Un matrimonio ejecutado por vender su camioneta: La prueba de que el gobierno entregó las carreteras al hampa.
La tragedia de Alexandro y Karina, un matrimonio que solo buscaba vender su camioneta, confirma que en los estados gobernados por Morena cualquier actividad cotidiana es una sentencia de muerte. Salir a trabajar o realizar una transacción comercial se ha vuelto un acto de alto riesgo en un territorio donde la autoridad ha decidido bajar los brazos. Puebla ya no es un estado de paz, es una zona de guerra donde los ciudadanos honestos pagan con su vida la incompetencia de quienes juraron protegerlos.
El horror comenzó el 19 de febrero, cuando Alexandro Agustín Tello y Karina de los Ángeles Ruiz, padres de familia del Instituto Oriente, salieron de su hogar en la colonia Bella Vista con la intención de concretar la venta de su vehículo en Tlaxcala.
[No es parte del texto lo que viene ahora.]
This is an optimization exercise on Yosys and OpenROAD, whose aim is small area, a short achievable clock period and few clock cycles, not a production implementation.
RTL that was checked went through simulation tests only; none was proved equivalent to the original.
Power figures rest on the tool's default switching activity, not on a simulated workload.

==> flow/design.v (excerpt) <==
module tdm_deframer (
    input  wire        clk,
    input  wire        rst,           
    input  wire        ev_valid,
    output wire        ev_ready,
    input  wire [7:0]  ev_hdr,
    input  wire [31:0] ev_pos,
    input  wire [31:0] ev_payload,
    output reg  [1:0]  want,          
    output wire        fatal,
    output wire        rec_valid,
    input  wire        rec_ready,
    output reg  [4:0]  rec_cls,
    output reg         rec_line,
    output reg  [3:0]  rec_slot,
    output reg  [3:0]  rec_field,
    output reg  [19:0] rec_value,
    output reg  [4:0]  rec_width,
    output reg  [31:0] rec_start,
    output reg  [31:0] rec_end
);
For scale: roughly 410 flip-flops, ~180 I/O pins, roughly 18000 µm² of cells after synthesis.
clock: 10.0 ns
lec_check: 0
cap_margin: 5
core_margin: 2
core_utilization: 55
cts_cluster_diameter: 80
cts_cluster_size: 24
place_density: 0.7
slew_margin: 5
tns_end_percent: 5
setup_slack_margin: 6.5
buffer_ports_args: -buffer_cell sky130_fd_sc_hd__buf_1
standard.sh (not shown) runs the stock make flow with config.mk's settings and CLKGATE_MAP_FILE= SYNTH_SCRIPT=/design/flow/synth_recipe.tcl, a recipe that flattens the netlist after the stock synthesis.
==> flow/flow/run.sh <==
#!/bin/bash
# The standard layout (standard.sh: unchanged synthesis and ORFS steps) with two
# settings added to config.mk:
#  - every input and output port still gets a buffer, but a plain buf_1 rather than
#    the delay cell buffer_ports picks by default.
# standard.sh's full output goes to standard.log in this folder.
set -euo pipefail
cat >> config.mk <<'EOT'
export SETUP_SLACK_MARGIN = 6.5
export BUFFER_PORTS_ARGS = -buffer_cell sky130_fd_sc_hd__buf_1
EOT
bash standard.sh > standard.log 2>&1
The baseline produced a clean layout.
Then changed:
--- a/flow/design.v
+++ b/flow/design.v
@@ -62,14 +62,13 @@
     reg  [3:0]  em_kc;          
     reg  [3:0]  ss;             
     reg  [3:0]  es;             
     reg  [4:0]  d_cls, d_wid;   
     reg  [3:0]  d_fld;
     reg         d_line;
-    reg  [10:0] d_vo, d_vi;     
-    reg         bm_s, bm_e;     
+    reg  [10:0] d_vm;           
     assign fatal = (phase == PH_CFG_ERR);
     always @(*) begin
         case (phase)
             PH_AWAIT_1ST, PH_AWAIT_RIS: want = 2'd2;
             PH_AWAIT_FAL:               want = 2'd1;
             default:                    want = 2'd0;
@@ -261,16 +260,13 @@
                 es <= es_nx;
             end
             d_cls  <= cls_nx;
             d_wid  <= wid_nx;
             d_fld  <= fld_nx;
             d_line <= n_line;
-            d_vo   <= (em_last || n_line) ? 11'd0 : vm_nx;
-            d_vi   <= (em_last || !n_line) ? 11'd0 : vm_nx;
-            bm_s   <= em_last;
-            bm_e   <= em_last;
+            d_vm   <= em_last ? 11'd0 : vm_nx;
             em_oh <= nx_oh;
         end
         if (pop) begin
             p_cur     <= b_pos;
             sync_prev <= b_sync;
             if (b_first) begin
@@ -283,16 +279,13 @@
                 es    <= {3'd0, acc && acc_cmp};
                 em_oh <= 12'b1;
                 d_cls  <= 5'd2;
                 d_wid  <= acc_k0 ? 5'd16 : 5'd20;
                 d_fld  <= F_SLOTRAW;
                 d_line <= 1'b0;
-                d_vo   <= (acc && acc_cmp) ? {6'd0, !acc_k0, 4'b1111} : 11'd0;
-                d_vi   <= 11'd0;
-                bm_s   <= !(acc && acc_cmp);
-                bm_e   <= !(acc && acc_cmp);
+                d_vm   <= (acc && acc_cmp) ? {6'd0, !acc_k0, 4'b1111} : 11'd0;
                 em_k  <= acc_k;
                 em_kc <= {acc_k > 4'd2, acc_k == 4'd2, acc_k == 4'd1, acc_k0};
                 if (acc) begin
                     sr_out <= sr_out_n;
                     sr_in  <= sr_in_n;
                     if (acc_j == 5'd0)   pos_s <= p_cur;
@@ -319,40 +312,32 @@
             hb           <= 1'b0;
             hl           <= 1'b0;
             bit_ph       <= 1'b0;
             sv           <= 1'b0;
             ss           <= 4'd0;
             es           <= 4'd0;
-            d_vo         <= 11'd0;
-            d_vi         <= 11'd0;
-            bm_s         <= 1'b1;
-            bm_e         <= 1'b1;
+            d_vm         <= 11'd0;
         end
     end
     assign rec_valid = sv || (hb && !b_first);
     always @(*) begin
-        rec_start = ({32{bm_s}} & p_cur) | ({32{ss[0]}} & pos_s) | ({32{ss[1]}} & cap_a) |
+        rec_start = ({32{!sv}} & p_cur) | ({32{ss[0]}} & pos_s) | ({32{ss[1]}} & cap_a) |
                     ({32{ss[2]}} & cap_b) | ({32{ss[3]}} & cap_c);
-        rec_end   = ({32{bm_e}} & b_pos) | ({32{es[0]}} & p_cur) | ({32{es[1]}} & cap_a) |
+        rec_end   = ({32{!sv}} & b_pos) | ({32{es[0]}} & p_cur) | ({32{es[1]}} & cap_a) |
                     ({32{es[2]}} & cap_b) | ({32{es[3]}} & cap_c);
     end
-    function [19:0] fval;
-        input [10:0] m;
-        input [19:0] v;
-        begin
-            fval = ({{4{m[4]}}, {4{m[3]}}, {8{m[2]}}, {2{m[1]}}, {2{m[0]}}} & v) |
-                   ({20{m[5]}} & {8'd0, v[14:3]}) |
-                   ({20{m[6]}} & {13'd0, v[18:12]}) |
-                   ({20{m[7]}} & {4'd0, v[19:4]}) |
-                   {19'd0, (m[8] & v[15]) | (m[9] & v[2]) | (m[10] & v[19])};
-        end
-    endfunction
+    wire [19:0] r_v = d_line ? sr_in : sr_out;
+    wire [19:0] idm = {{4{d_vm[4]}}, {4{d_vm[3]}}, {8{d_vm[2]}}, {2{d_vm[1]}}, {2{d_vm[0]}}};
     always @(*) begin
         rec_line  = sv ? d_line : bit_ph;
         rec_cls   = sv ? d_cls : {4'd0, bit_ph};
         rec_slot  = sv ? em_k : 4'd15;
         rec_field = sv ? d_fld : F_BIT;
         rec_width = sv ? d_wid : 5'd1;
-        rec_value = fval(d_vo, sr_out) | fval(d_vi, sr_in) |
-                    {19'd0, !sv & (bit_ph ? b_li : b_lo)};
+        rec_value = (idm & r_v) |
+                    ({20{d_vm[5]}} & {8'd0, r_v[14:3]}) |
+                    ({20{d_vm[6]}} & {13'd0, r_v[18:12]}) |
+                    ({20{d_vm[7]}} & {4'd0, r_v[19:4]}) |
+                    {19'd0, (d_vm[8] & r_v[15]) | (d_vm[9] & r_v[2]) | (d_vm[10] & r_v[19]) |
+                            (!sv & (bit_ph ? b_li : b_lo))};
     end
 endmodule
Routed wire length falls by about 14%.
Cell area falls by 4.6%.
Clock-buffer cell count falls by 2.
Setup slack degrades by 0.087 ns.
Global-route usage falls by 1.4 points.
Via count falls by about 9%.
No functional check of the RTL was part of any run of this note.

Another version of the RTL of tdm_deframer (not shown whole).
Size: ~370 flip-flops, ~180 I/O pins, ~0.016 mm2 of cells after synthesis.
Settings: LEC_CHECK=0, CAP_MARGIN=20, CORE_MARGIN=2, CORE_UTILIZATION=50, CTS_CLUSTER_DIAMETER=80, CTS_CLUSTER_SIZE=30, PLACE_DENSITY=0.65, SLEW_MARGIN=20, TNS_END_PERCENT=10, SETUP_SLACK_MARGIN=6.5, BUFFER_PORTS_ARGS=-buffer_cell sky130_fd_sc_hd__buf_1; clock period 10.0 ns.
Scripts as last shown in full above: flow/flow/run.sh
Testbench counts at the start, summed over its fixed seeds: cycles 36,275.
Change:
--- a/flow/design.v
+++ b/flow/design.v
@@ -68,35 +68,23 @@
     assign fatal = (phase == PH_CFG_ERR);
     always @(*) begin
         case (phase)
             PH_AWAIT_1ST, PH_AWAIT_RIS: want = 2'd2;
             PH_AWAIT_FAL:               want = 2'd1;
             default:                    want = 2'd0;
         endcase
     end
     assign ev_ready = !(hb && hl);
     wire [2:0] kind     = ev_hdr[2:0];
     wire       hdr_rsvd = (kind == 3'd0) || (kind == 3'd7) || ev_hdr[7];
-    function [1:0] gt_merge;
-        input [1:0] hi, lo;
-        gt_merge = {hi[1] | (!hi[0] & lo[1]), hi[0] | (!hi[1] & lo[0])};
-    endfunction
-    reg  [1:0] gt_t [0:62];
-    integer    g;
-    always @(*) begin
-        for (g = 0; g < 32; g = g + 1)
-            gt_t[31 + g] = {ev_pos[g] & !last_pos[g], !ev_pos[g] & last_pos[g]};
-        for (g = 30; g >= 0; g = g - 1)
-            gt_t[g] = gt_merge(gt_t[2 * g + 2], gt_t[2 * g + 1]);
-    end
-    wire       pos_ok   = !last_pos_vld || gt_t[0][1];
+    wire       pos_ok   = !last_pos_vld || (ev_pos > last_pos);
     wire       ev_take  = ev_valid && ev_ready && !hdr_rsvd;
     wire do_setup = ev_take && (kind == K_SETUP);
     wire do_reset = ev_take && (kind == K_RESET) && (phase != PH_CFG_ERR);
     wire do_end   = ev_take && (kind == K_END) &&
                     (phase != PH_UNCONF) && (phase != PH_CFG_ERR);
     wire do_fall  = ev_take && (kind == K_FALL) && (phase == PH_AWAIT_FAL) && pos_ok;
     wire do_rise1 = ev_take && (kind == K_RISE) && (phase == PH_AWAIT_1ST) && pos_ok;
     wire do_rise  = ev_take && (kind == K_RISE) && (phase == PH_AWAIT_RIS) && pos_ok;
     wire do_rx    = do_rise1 || do_rise;
     wire pop    = !sv && hb && (b_first || (bit_ph && rec_ready));
     wire b_free = !hb || pop;
@@ -153,38 +141,37 @@
     wire       n_codec = em_kc[0] & nr_oh[4];
     wire       n_rw    = n_k1o & nr_oh[0];
     wire       n_rsv1  = n_k1i & (nr_oh[0] | nr_oh[1]);
     wire       n_addr  = (n_k1o & nr_oh[1]) | (n_k1i & nr_oh[2]);
     wire       n_rsv12 = (n_k1o & (nr_oh[2] | nr_oh[3])) | (n_k1i & (nr_oh[3] | nr_oh[4]));
     wire       n_data  = em_kc[2] & nr_oh[0];
     wire       n_rsv4  = em_kc[2] & (nr_oh[1] | nr_oh[2]);
     wire       n_raw   = em_kc[3] & !n_rawe;
     wire       n_err   = (em_kc[0] & nr_oh[3]) | (n_k1o & nr_oh[3]) |
                          (n_k1i & (nr_oh[1] | nr_oh[4])) | (em_kc[2] & nr_oh[2]);
     wire       n_full  = n_rawe | n_raw;
-    wire [4:0] cls_out = 5'd4 + {1'b0, em_k};      
-    wire [4:0] cls_in  = 5'd17 + {1'b0, em_k};
     reg  [3:0] ss_nx, es_nx;
     reg  [4:0] cls_nx, wid_nx;
     reg  [3:0] fld_nx;
     reg  [10:0] vm_nx;
     always @(*) begin
         ss_nx[1] = n_valid | n_addr;
         ss_nx[2] = n_rsv0 | n_rsv12 | n_rsv4;
         ss_nx[3] = n_codec;
         ss_nx[0] = !(ss_nx[1] | ss_nx[2] | ss_nx[3]);
         es_nx[1] = n_ready | n_rw | n_rsv1;
         es_nx[2] = n_valid | n_addr | n_data;
         es_nx[3] = n_rsv0;
         es_nx[0] = !(es_nx[1] | es_nx[2] | es_nx[3]);
-        cls_nx   = n_rawe ? 5'd3 : n_err ? CLS_ERROR : n_line ? cls_in : cls_out;
+        cls_nx   = n_rawe ? 5'd3 : n_err ? CLS_ERROR :
+                   5'd4 + (n_line ? 5'd13 : 5'd0) + {1'b0, em_k};
         fld_nx   = n_rawe ? F_SLOTRAW : n_ready ? F_READY : n_valid ? F_VALID :
                    n_codec ? F_CODEC : n_rw ? F_RW : n_addr ? F_ADDR :
                    n_data ? F_DATA : n_raw ? F_RAW : F_RSV;
         wid_nx   = (n_rawe & em_kc[0]) ? 5'd16 : n_full ? 5'd20 :
                    (n_valid | n_rsv12) ? 5'd12 : n_codec ? 5'd2 : n_addr ? 5'd7 :
                    n_data ? 5'd16 : n_rsv4 ? 5'd4 : 5'd1;
         vm_nx[0]  = n_full | n_rsv12 | n_rsv4 | n_codec;           
         vm_nx[1]  = n_full | n_rsv12 | n_rsv4;                     
         vm_nx[2]  = n_full | n_rsv12;                              
         vm_nx[3]  = n_full;                                        
         vm_nx[4]  = n_full & !em_kc[0];                            
Outcome:
- power came out higher by a few percent
- register-to-register slack is worse by 0.45 ns
- sequential share of layout area came out lower by 1.1 points
- sequential power barely changes
- combinational power came out higher by roughly a tenth
- cell area came out higher slightly
- clock skew came out higher by 0.0083 ns
- count of clock-buffer cells in the layout stays the same
- first-iteration DRC count came out higher by a few percent
- area after synthesis came out higher slightly
- worst hold slack barely changes
- via count came out higher slightly
- worst setup slack is worse by 0.11 ns
- critical path depth came out higher by 8
Testbench counts after the change, summed over its fixed seeds: cycles 36,275.

==> port drivers added, routing unchanged <==
No port has a modelled driver above. Below, the same layouts with a new extraction and two added sets of constraints.
Step 1 (the two cells are an assumption about what drives the block):
set clk [get_ports {clk}]
set_driving_cell -lib_cell sky130_fd_sc_hd__clkbuf_16 $clk
set_driving_cell -lib_cell sky130_fd_sc_hd__buf_2 [delete_from_list [all_inputs] $clk]
Step 2 moves the port delays by t, midway between the first and last clock arrival at a register: inputs arrive t later, outputs are due t later. That takes back most of the time a late clock gives input paths.
Slacks: ideal ports / drivers / drivers and shift; pairs: ideal ports / drivers.
run	shift t [ns]	setup slack, ns	worst setup path after step 2	slew at the worst register clock pin (ns)	pins driven straight from the clock port
the first run of note 1	0.596	6.063 / 6.011 / 5.735	input to register	0.10 / 0.10	1
the second run of note 1	0.576	5.976 / 5.926 / 5.693	input to register	0.10 / 0.10	1
the first run of note 2	0.577	6.010 / 5.955 / 5.548	input to register	0.12 / 0.12	1
the second run of note 2	0.574	5.903 / 5.910 / 5.336	input to register	0.11 / 0.11	1
After both steps every run listed still meets setup and hold. For the second run of note 2, which loses most, drivers alone change the setup slack by +0.007 ns; drivers and shift together by -0.567 ns.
Lo que debía ser un trámite común se convirtió en un calvario: la pareja fue privada de la libertad y sus cuerpos fueron abandonados en un paraje de Chignahuapan, en los límites entre Puebla y Tlaxcala, mientras su auto Jetta blanco era localizado kilómetros atrás. La respuesta del gobernador Alejandro Armenta fue el colmo del cinismo, limitándose a señalar que el crimen “ocurrió en el estado vecino” para lavarse las manos, mientras la comunidad educativa y los padres de familia exigen justicia por dos vidas que el estado simplemente no quiso cuidar.
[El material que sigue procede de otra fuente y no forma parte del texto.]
What follows belongs to an exercise in optimizing a design on an open flow for small area; a production flow would make more cautious choices.
In this exercise RTL edits were held to simulation tests only and were not proved equivalent to the original.
Power and IR drop assume default switching activity. No driver is modelled on the clock port, so clocking that relies on it looks cheaper here than on a real chip.

// vgax_core
module vgax_core (
    input  wire        clk,
    input  wire        rst,        
    input  wire [2:0]  h_cmd,      
    input  wire [15:0] h_addr,
    input  wire [7:0]  h_wdata,
    output wire [31:0] h_rdata,
    output wire        h_ready,
    output wire        irq_v,
    output wire        irq_h,
    input  wire        iack,
    output wire        hsync,
    output wire        vsync,
    output wire [1:0]  color
);
Size: roughly 3800 cells after synthesis, about 69 I/O pins.
Settings: LEC_CHECK=0, CAP_MARGIN=20, CORE_MARGIN=2, CORE_UTILIZATION=40, SLEW_MARGIN=20; clock period 10.0 ns.
standard.sh (not shown) runs the stock make flow with config.mk's settings and CLKGATE_MAP_FILE= SYNTH_SCRIPT=/design/flow/synth_recipe.tcl, a recipe that flattens the netlist after the stock synthesis.
==> flow/flow/run.sh <==
#!/bin/bash
# Layout flow: the standard flow, with
#  - the framebuffer port (module vgax_fbport: one-hot decode, write enables
#    and read mux) mapped by hand (gen_fbport.py) instead of by ABC;
#  - an area-oriented ABC mapping for the rest of the logic (same Yosys
#    script otherwise, so the registers are the standard synthesis's);
#  - a clock tree built from fewer, larger sink clusters, small port
#    buffers, and downsizing of non-critical cells after global routing.
set -euo pipefail
W=$(pwd)
F=$W/flow

python3 $F/gen_fbport.py > $W/fbport_gates.v

cat > $W/area_synth.tcl <<EOF
proc synth {args} { yosys synth -nofsm -noshare {*}\$args }
proc abc {args} {
  set i [lsearch -exact \$args -script]
  if {\$i >= 0} {
    set args [lreplace \$args [expr {\$i + 1}] [expr {\$i + 1}] $F/abc_area.script]
  }
  yosys abc {*}\$args
}
source \$::env(SCRIPTS_DIR)/synth.tcl
read_verilog -overwrite $W/fbport_gates.v
hierarchy -top \$::env(DESIGN_NAME)
# left out here: clear keep_hierarchy, flatten, clean up
yosys rename -hide {w:*\$func\$*}
set la {}
foreach f \$::env(LIB_FILES) { lappend la -liberty \$f }
tee -o \$::env(REPORTS_DIR)/synth_stat_final.txt stat {*}\$la
write_verilog -noattr -nohex -nodec \$::env(RESULTS_DIR)/1_2_yosys.v
EOF

CTS="-sink_clustering_enable -repair_clock_nets -dont_use_dummy_load"
CTS="$CTS -sink_clustering_size ${CTS_SIZE:-30} -sink_clustering_max_diameter ${CTS_DIAM:-110}"

bash $W/standard.sh SYNTH_SCRIPT=$W/area_synth.tcl SYNTH_KEEP_MODULES=vgax_fbport \
  "CTS_ARGS=$CTS" "BUFFER_PORTS_ARGS=-buffer_cell sky130_fd_sc_hd__buf_1" RECOVER_POWER=100 \
  ${STAGES:-finish} > $W/standard.log 2>&1
Other scripts of this flow, unchanged in this note and not shown: flow/flow/abc_area.script, flow/flow/gen_fbport.py
The first run ran to the end with violations: max-capacitance violations, max-slew violations.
El hallazgo de sus cuerpos evidencia el fracaso absoluto de las “estrategias” de seguridad que han cedido las carreteras al crimen organizado. No son hechos aislados ni “incidentes”; son ejecuciones facilitadas por la ausencia total de vigilancia en las arterias principales del estado. Mientras el gobierno estatal se pierde en discursos de “paz social”, las familias poblanas enfrentan solas un ecosistema de violencia donde las desapariciones y ejecuciones son el pan de cada día, demostrando que para la administración actual, la vida humana es secundaria ante la propaganda política.
Este doble asesinato es el retrato de un estado fallido que ha normalizado el horror. La muerte de Alexandro y Karina debe pesar en la conciencia de quienes, por omisión o incapacidad, permiten que el hampa gobierne el destino de los poblanos. La paz que presume el gobierno es una mentira sangrienta que se desmorona cada vez que una familia tiene que identificar a sus seres queridos en una morgue. Ya no bastan las condolencias de redes sociales; Puebla exige que el gobierno de Morena asuma su responsabilidad por haber convertido el estado en un cementerio a cielo abierto.